Take risks earlier on in life

"Now is the time to take risks. As you get older then your obligations increase...and it gets harder to take risks"

Many businesses and people do not take risks because of what they can stand to lose; they put off their risks and the more time marches on it becomes tougher to take risks. Starting an international startup in the online, electronic cars and space travel industry were major risks taken by Musk that paid off - he also took them early on in life. Later on in life, you may have a family, the competition gets tougher in the market and opportunities that existed before won't exist in the future. The interesting thing about risks is that it is risky to not take risks. Life is risky because you still don't get out of life alive. Learn to take risks earlier in life.

Focus on priority and value adding activities

"A lot of companies get confused. They spend money on things that don't make the product better."

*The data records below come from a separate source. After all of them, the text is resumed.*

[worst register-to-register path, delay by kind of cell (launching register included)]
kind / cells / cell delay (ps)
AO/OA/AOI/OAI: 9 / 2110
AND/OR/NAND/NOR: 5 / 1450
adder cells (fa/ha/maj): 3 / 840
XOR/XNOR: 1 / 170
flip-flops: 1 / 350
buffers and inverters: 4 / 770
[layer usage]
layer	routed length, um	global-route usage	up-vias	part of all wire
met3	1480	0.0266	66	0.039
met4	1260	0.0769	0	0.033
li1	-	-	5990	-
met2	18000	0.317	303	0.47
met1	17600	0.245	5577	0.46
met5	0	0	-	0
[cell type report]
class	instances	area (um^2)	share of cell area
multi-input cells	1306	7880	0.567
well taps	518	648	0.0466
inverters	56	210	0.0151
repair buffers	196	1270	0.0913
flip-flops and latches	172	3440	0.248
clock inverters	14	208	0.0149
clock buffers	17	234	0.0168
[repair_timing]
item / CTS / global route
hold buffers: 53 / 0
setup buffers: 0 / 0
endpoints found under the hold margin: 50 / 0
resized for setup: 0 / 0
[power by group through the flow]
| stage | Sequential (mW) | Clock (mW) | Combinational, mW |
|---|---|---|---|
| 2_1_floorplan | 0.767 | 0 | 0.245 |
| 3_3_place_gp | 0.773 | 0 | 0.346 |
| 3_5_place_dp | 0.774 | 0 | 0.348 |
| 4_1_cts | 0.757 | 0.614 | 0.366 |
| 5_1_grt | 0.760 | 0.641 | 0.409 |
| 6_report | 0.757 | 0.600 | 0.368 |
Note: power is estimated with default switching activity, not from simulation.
--- src/rtl/usb_host_port_controller.sv ---
// -----------------------------------------------------------------------------
// usb_host_port_controller
//
// Per-port host-side sequencer for one downstream USB port. It watches the
// sampled D+/D- line, debounces device attach, latches full/low speed from the
// J-state polarity, drives bus reset (SE0), runs reset recovery, enables the
// port and detects disconnect. It owns the transceiver SE0/K drive enables.
//
// Optional feature: define USB_PORT_SUSPEND_EN to add the SUSPENDED and
// RESUMING states (host resume and remote wakeup). Without it, suspend_req and
// resume_req are ignored, drive_k is constant 0, and states 6/7 are illegal.
//
// Ports:
//   clock            in   system clock
//   reset            in   asynchronous, active-high reset
//   usb_line[1:0]    in   sampled line, [1]=D+, [0]=D- (10 FS J, 01 LS J,
//                         00 SE0, 11 SE1)
//   port_reset_req   in   level: request bus reset
//   port_disable_req in   level: request port disable
//   suspend_req      in   level: request suspend (feature only)
//   resume_req       in   level: request host resume (feature only)
//   drive_en         out  transceiver output enable
//   drive_se0        out  drive SE0 (valid with drive_en)
//   drive_k          out  drive K (valid with drive_en)
//   port_state[2:0]  out  current state encoding
//   connected        out  device present (ATTACHED or later)
//   port_enabled     out  state is ENABLED
//   low_speed        out  latched speed, 1 = low speed
//   connect_pulse    out  one cycle: attach accepted
//   disconnect_pulse out  one cycle: disconnect
//   reset_done_pulse out  one cycle: RECOVERY -> ENABLED
//   port_error_pulse out  one cycle: SE1 seen at recovery end
// -----------------------------------------------------------------------------
module usb_host_port_controller #(
    parameter int unsigned DEBOUNCE_CYCLES   = 100,
    parameter int unsigned BUS_RESET_CYCLES  = 1000,
    parameter int unsigned RECOVERY_CYCLES   = 10,
    parameter int unsigned DISCONNECT_CYCLES = 20,
    parameter int unsigned RESUME_CYCLES     = 200
) (
    input  logic       clock,
    input  logic       reset,
    input  logic [1:0] usb_line,
    input  logic       port_reset_req,
    input  logic       port_disable_req,
    input  logic       suspend_req,
    input  logic       resume_req,
    output logic       drive_en,
    output logic       drive_se0,
    output logic       drive_k,
    output logic [2:0] port_state,
    output logic       connected,
    output logic       port_enabled,
    output logic       low_speed,
    output logic       connect_pulse,
    output logic       disconnect_pulse,
    output logic       reset_done_pulse,
    output logic       port_error_pulse
);

    localparam logic [2:0] ST_DISCONNECTED = 3'd0;
    localparam logic [2:0] ST_DEBOUNCE     = 3'd1;
    localparam logic [2:0] ST_ATTACHED     = 3'd2;
    localparam logic [2:0] ST_BUS_RESET    = 3'd3;
    localparam logic [2:0] ST_RECOVERY     = 3'd4;
    localparam logic [2:0] ST_ENABLED      = 3'd5;
    localparam logic [2:0] ST_SUSPENDED    = 3'd6;
    localparam logic [2:0] ST_RESUMING     = 3'd7;

    // The phase counter is shared by every timed state, so it is sized for
    // the largest of the timing parameters.
    localparam int unsigned MAX_1   = (DEBOUNCE_CYCLES > BUS_RESET_CYCLES) ? DEBOUNCE_CYCLES : BUS_RESET_CYCLES;
    localparam int unsigned MAX_2   = (MAX_1 > RECOVERY_CYCLES) ? MAX_1 : RECOVERY_CYCLES;
    localparam int unsigned MAX_3   = (MAX_2 > DISCONNECT_CYCLES) ? MAX_2 : DISCONNECT_CYCLES;
    localparam int unsigned CNT_MAX = (MAX_3 > RESUME_CYCLES) ? MAX_3 : RESUME_CYCLES;
    localparam int unsigned CNT_W   = $clog2(CNT_MAX + 1);
    localparam int unsigned SE0_W   = $clog2(DISCONNECT_CYCLES + 1);

    // A timed state exits on the edge that ends its last cycle, i.e. when the
    // counter already shows N-1 elapsed cycles.
    localparam logic [CNT_W-1:0] DEBOUNCE_LAST  = CNT_W'(DEBOUNCE_CYCLES - 1);
    localparam logic [CNT_W-1:0] BUS_RESET_LAST = CNT_W'(BUS_RESET_CYCLES - 1);
    localparam logic [CNT_W-1:0] RECOVERY_LAST  = CNT_W'(RECOVERY_CYCLES - 1);
    localparam logic [SE0_W-1:0] SE0_SAT        = SE0_W'(DISCONNECT_CYCLES);

    logic [2:0]       state_q, state_d;
    logic [CNT_W-1:0] cnt_q, cnt_d;
    logic [SE0_W-1:0] se0_cnt_q, se0_cnt_d;
    logic [1:0]       cand_q, cand_d;
    logic             low_speed_q, low_speed_d;
    logic             drive_en_q, drive_en_d;
    logic             drive_se0_q, drive_se0_d;
    logic             drive_k_q, drive_k_d;
    logic             connected_q, connected_d;
    logic             port_enabled_q, port_enabled_d;
    logic             connect_q, connect_d;
    logic             disconnect_q, disconnect_d;
    logic             reset_done_q, reset_done_d;
    logic             port_error_q, port_error_d;
    logic             line_is_j;
    logic             se0_sat;

`ifdef USB_PORT_SUSPEND_EN
    localparam logic [CNT_W-1:0] RESUME_LAST = CNT_W'(RESUME_CYCLES - 1);
    logic [1:0] k_line;

    // K is the inverse of the J polarity latched at attach/recovery.
    assign k_line = low_speed_q ? 2'b10 : 2'b01;
`else
    logic unused_reqs;

    assign unused_reqs = suspend_req | resume_req;
`endif

    assign line_is_j = (usb_line == 2'b10) || (usb_line == 2'b01);

    // Undriven-SE0 run length. While we drive the bus the line reflects our
    // own drive, so the count is held at zero.
    always_comb begin
        if ((usb_line != 2'b00) || drive_en_q) begin
            se0_cnt_d = '0;
        end else if (se0_cnt_q == SE0_SAT) begin
            se0_cnt_d = se0_cnt_q;
        end else begin
            se0_cnt_d = se0_cnt_q + SE0_W'(1);
        end
    end

    // Saturation is judged on the count including this cycle's sample, so
    // DISCONNECT_CYCLES SE0 samples are exactly enough.
    assign se0_sat = (se0_cnt_d == SE0_SAT);

    // NOTE: every variable gets a default before the case so no path can
    // leave one unassigned and infer a latch.
    always_comb begin
        state_d      = state_q;
        cnt_d        = '0;   // counter clears unless a state extends its run
        cand_d       = cand_q;
        low_speed_d  = low_speed_q;
        connect_d    = 1'b0;
        disconnect_d = 1'b0;
        reset_done_d = 1'b0;
        port_error_d = 1'b0;

        case (state_q)
            ST_DISCONNECTED: begin
                if (line_is_j) begin
                    cand_d  = usb_line;
                    state_d = ST_DEBOUNCE;
                end
            end

            ST_DEBOUNCE: begin
                if (usb_line != cand_q) begin
                    state_d = ST_DISCONNECTED;
                end else if (cnt_q == DEBOUNCE_LAST) begin
                    state_d     = ST_ATTACHED;
                    low_speed_d = (cand_q == 2'b01);
                    connect_d   = 1'b1;
                end else begin
                    cnt_d = cnt_q + CNT_W'(1);
                end
            end

            ST_ATTACHED: begin
                if (se0_sat) begin
                    state_d      = ST_DISCONNECTED;
                    disconnect_d = 1'b1;
                end else if (port_reset_req) begin
                    state_d = ST_BUS_RESET;
                end
            end

            ST_BUS_RESET: begin
                if (cnt_q == BUS_RESET_LAST) begin
                    state_d = ST_RECOVERY;
                end else begin
                    cnt_d = cnt_q + CNT_W'(1);
                end
            end

            ST_RECOVERY: begin
                if (cnt_q == RECOVERY_LAST) begin
                    case (usb_line)
                        2'b10, 2'b01: begin
                            state_d      = ST_ENABLED;
                            low_speed_d  = (usb_line == 2'b01);
                            reset_done_d = 1'b1;
                        end
                        2'b00: begin
                            state_d      = ST_DISCONNECTED;
                            disconnect_d = 1'b1;
                        end
                        default: begin
                            state_d      = ST_ATTACHED;
                            port_error_d = 1'b1;
                        end
                    endcase
                end else begin
                    cnt_d = cnt_q + CNT_W'(1);
                end
            end

            ST_ENABLED: begin
                if (se0_sat) begin
                    state_d      = ST_DISCONNECTED;
                    disconnect_d = 1'b1;
                end else if (port_reset_req) begin
                    state_d = ST_BUS_RESET;
                end else if (port_disable_req) begin
                    state_d = ST_ATTACHED;
`ifdef USB_PORT_SUSPEND_EN
                end else if (suspend_req) begin
                    state_d = ST_SUSPENDED;
`endif
                end
            end

`ifdef USB_PORT_SUSPEND_EN
            ST_SUSPENDED: begin
                if (se0_sat) begin
                    state_d      = ST_DISCONNECTED;
                    disconnect_d = 1'b1;
                end else if (resume_req) begin
                    state_d = ST_RESUMING;
                end else if (usb_line == k_line) begin
                    // Remote wakeup: K must be held for a full debounce run.
                    if (cnt_q == DEBOUNCE_LAST) begin
                        state_d = ST_RESUMING;
                    end else begin
                        cnt_d = cnt_q + CNT_W'(1);
                    end
                end
            end

            ST_RESUMING: begin
                if (cnt_q == RESUME_LAST) begin
                    state_d = ST_ENABLED;
                end else begin
                    cnt_d = cnt_q + CNT_W'(1);
                end
            end
`endif

            default: begin
                state_d = ST_DISCONNECTED;
            end
        endcase
    end

    // Status outputs are registered from the next state so they change on the
    // same edge as port_state.
    always_comb begin
        drive_en_d     = (state_d == ST_BUS_RESET) || (state_d == ST_RESUMING);
        drive_se0_d    = (state_d == ST_BUS_RESET);
`ifdef USB_PORT_SUSPEND_EN
        drive_k_d      = (state_d == ST_RESUMING);
`else
        drive_k_d      = 1'b0;
`endif
        connected_d    = (state_d >= ST_ATTACHED);
        port_enabled_d = (state_d == ST_ENABLED);
    end

    // NOTE: sequential state uses non-blocking assignments so every register
    // samples the pre-edge values regardless of statement order.
    always_ff @(posedge clock or posedge reset) begin
        if (reset) begin
            state_q        <= ST_DISCONNECTED;
            cnt_q          <= '0;
            se0_cnt_q      <= '0;
            cand_q         <= 2'b00;
            low_speed_q    <= 1'b0;
            drive_en_q     <= 1'b0;
            drive_se0_q    <= 1'b0;
            drive_k_q      <= 1'b0;
            connected_q    <= 1'b0;
            port_enabled_q <= 1'b0;
            connect_q      <= 1'b0;
            disconnect_q   <= 1'b0;
            reset_done_q   <= 1'b0;
            port_error_q   <= 1'b0;
        end else begin
            state_q        <= state_d;
            cnt_q          <= cnt_d;
            se0_cnt_q      <= se0_cnt_d;
            cand_q         <= cand_d;
            low_speed_q    <= low_speed_d;
            drive_en_q     <= drive_en_d;
            drive_se0_q    <= drive_se0_d;
            drive_k_q      <= drive_k_d;
            connected_q    <= connected_d;
            port_enabled_q <= port_enabled_d;
            connect_q      <= connect_d;
            disconnect_q   <= disconnect_d;
            reset_done_q   <= reset_done_d;
            port_error_q   <= port_error_d;
        end
    end

    assign port_state       = state_q;
    assign drive_en         = drive_en_q;
    assign drive_se0        = drive_se0_q;
    assign drive_k          = drive_k_q;
    assign connected        = connected_q;
    assign port_enabled     = port_enabled_q;
    assign low_speed        = low_speed_q;
    assign connect_pulse    = connect_q;
    assign disconnect_pulse = disconnect_q;
    assign reset_done_pulse = reset_done_q;
    assign port_error_pulse = port_error_q;

endmodule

In his companies and dealings, Musk believes in only one thing: value. Value makes the difference in the results we produce, the clients we serve and the revenue generated. The difference between a Fortune 500 company and a company not on the list is the number of people they serve and they value to the marketplace they provide. The value you provide comes from the product or service you provide. To maximise the value, focus on activities that will make the product or service you offer better. Musk's companies don't focus much on marketing but rather on research and development. Focus on priority and value adding activities.

Attract great people

"When you are starting out, the best thing is to attract great people. All that a company is it's a group of people who come together to create good products or services"

There are three main things that run businesses and organisations: people, process and technology. People refers to the talent, stakeholders and clients you serve. Process refers to the main activities and operations. Technology refers to tools and systems that enable the organisation to achieve its main purpose. Of these three levers, high-quality people, talent and problem solvers are the most critical to focus on. People will inform the processes and technology and regardless of how great they are if you do not have the right people the other two levers will not matter. Two executives were having a conversation - one said, "what if we invest in and grow our people and they leave?" The other executive said, "what if we do not invest in and grow our people and they stay?" The possible consequence is that the products and services you offer may not be as valuable as possible. Always work to attract great people.

Hard work is what will count

"Work super hard"

Hard work beats talent when talent doesn't work hard. Musk advocates hard during every waking hour that you have. When you are starting a venture or a new client project, the initial phases is where the hard work will have to be put in. If you put some maths to it, if one person works 50 hours versus you who works 100 hours you will get twice more done in the course of the year (assuming you are being effective). At the end of the day, hard work is what will count in the end.